Regression is a set of methods for estimating the relationships between a outcome variable and features.

When our input consist of d features, we express our prediction $\hat{y}$ as $\hat{y} = w_1 x_1 + ... + w_d x_d + b$

Collecting all features into a vector $\mathbf{x} \in \mathbb{R}^d$ and all weights into a vector $\mathbf{w} \in \mathbb{R}^d$, we can express our model compacity using a dot product: $\hat{y} = \mathbf{w}^T\mathbf{x} +b$

The vector $\mathbb{x}$ corresponds to features of a single data example.
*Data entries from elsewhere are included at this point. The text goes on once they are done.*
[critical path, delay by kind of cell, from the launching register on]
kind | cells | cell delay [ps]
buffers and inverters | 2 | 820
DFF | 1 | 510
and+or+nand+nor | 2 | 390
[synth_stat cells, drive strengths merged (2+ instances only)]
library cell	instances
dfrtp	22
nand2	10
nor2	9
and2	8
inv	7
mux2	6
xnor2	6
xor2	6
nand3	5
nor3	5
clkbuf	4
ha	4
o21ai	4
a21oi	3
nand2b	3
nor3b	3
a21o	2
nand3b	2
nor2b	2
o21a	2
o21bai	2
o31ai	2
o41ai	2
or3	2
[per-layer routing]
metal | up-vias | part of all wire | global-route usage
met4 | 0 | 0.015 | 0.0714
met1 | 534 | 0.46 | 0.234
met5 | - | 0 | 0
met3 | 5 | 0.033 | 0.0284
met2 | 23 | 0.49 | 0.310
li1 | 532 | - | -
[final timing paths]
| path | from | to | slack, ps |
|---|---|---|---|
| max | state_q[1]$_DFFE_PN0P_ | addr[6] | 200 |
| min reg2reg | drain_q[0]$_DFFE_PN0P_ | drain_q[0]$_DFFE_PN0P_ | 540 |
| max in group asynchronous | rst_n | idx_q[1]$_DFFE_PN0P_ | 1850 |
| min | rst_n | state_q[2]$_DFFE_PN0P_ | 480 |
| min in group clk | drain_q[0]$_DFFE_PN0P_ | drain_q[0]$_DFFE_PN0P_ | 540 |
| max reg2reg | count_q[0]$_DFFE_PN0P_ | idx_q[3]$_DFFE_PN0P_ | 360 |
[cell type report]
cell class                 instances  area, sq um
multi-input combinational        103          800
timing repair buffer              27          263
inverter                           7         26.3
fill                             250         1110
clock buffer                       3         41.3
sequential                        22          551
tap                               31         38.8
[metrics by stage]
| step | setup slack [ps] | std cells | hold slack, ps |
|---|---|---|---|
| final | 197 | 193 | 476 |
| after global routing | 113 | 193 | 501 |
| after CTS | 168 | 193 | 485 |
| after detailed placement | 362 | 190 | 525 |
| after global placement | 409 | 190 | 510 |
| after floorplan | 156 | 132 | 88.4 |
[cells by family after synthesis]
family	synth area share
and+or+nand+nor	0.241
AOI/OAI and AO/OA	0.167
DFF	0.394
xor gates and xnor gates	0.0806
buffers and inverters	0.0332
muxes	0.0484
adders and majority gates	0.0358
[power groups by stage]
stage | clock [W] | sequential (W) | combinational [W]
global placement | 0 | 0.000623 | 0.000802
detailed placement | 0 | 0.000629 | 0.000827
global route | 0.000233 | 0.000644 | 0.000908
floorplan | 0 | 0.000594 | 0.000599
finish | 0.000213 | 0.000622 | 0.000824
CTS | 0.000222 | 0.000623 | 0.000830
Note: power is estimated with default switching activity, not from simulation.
### config.mk
export PLATFORM = sky130hd
export DESIGN_NAME = rs_alu_flat
export DESIGN_NICKNAME = d
export VERILOG_FILES = /design/src/rtl/rs_alu_if.sv /design/src/rtl/rs_alu.sv /design/src/flat_wrapper.sv
export SDC_FILE = /design/constraint.sdc
export NUM_CORES = 1
export LEC_CHECK = 0
export BUFFER_PORTS_ARGS = -buffer_cell sky130_fd_sc_hd__buf_2
export CORE_ASPECT_RATIO = 0.5
export CORE_UTILIZATION = 30
export CTS_CLUSTER_DIAMETER = 100
export DETAILED_ROUTE_END_ITERATION = 8
export GPL_TIMING_DRIVEN = 0
export PLACE_DENSITY = 0.53
export SYNTH_ARGS = -nofsm -noshare
export SYNTH_HDL_FRONTEND = slang
export SYNTH_SLANG_ARGS = --single-unit
### constraint.sdc
create_clock -name clk -period 5.8 [get_ports clk]
set_clock_uncertainty 0.05 [all_clocks]
set_input_delay 0.29 -clock clk [delete_from_list [all_inputs] [get_ports clk]]
set_output_delay 0.29 -clock clk [all_outputs]
set_load 0.1 [all_outputs]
To represent tho whole dataset we use $\mathbf{X} \in \mathbb{R}^{n\times d}$. Here $\mathbf{X}$ contains one row for every example and one column for every feature. The predictions $\mathbf{\hat{y}} \in \mathbb{R}^n$ can be expressed as: $\mathbf{\hat{y}} = \mathbf{Xw} +b$

The Loss function quantifies the distance between the real and predicted value of the target. $(y - \hat{y})^2 = \|\mathbf{y} - \mathbf{X}\mathbf{w}\|^2$

We need to find $\mathbf{w}$ to minimize the loss function. The analytic solution is: $(\mathbf{X}^T\mathbf{X})^{-1}\mathbf{X^T}\mathbf{y}$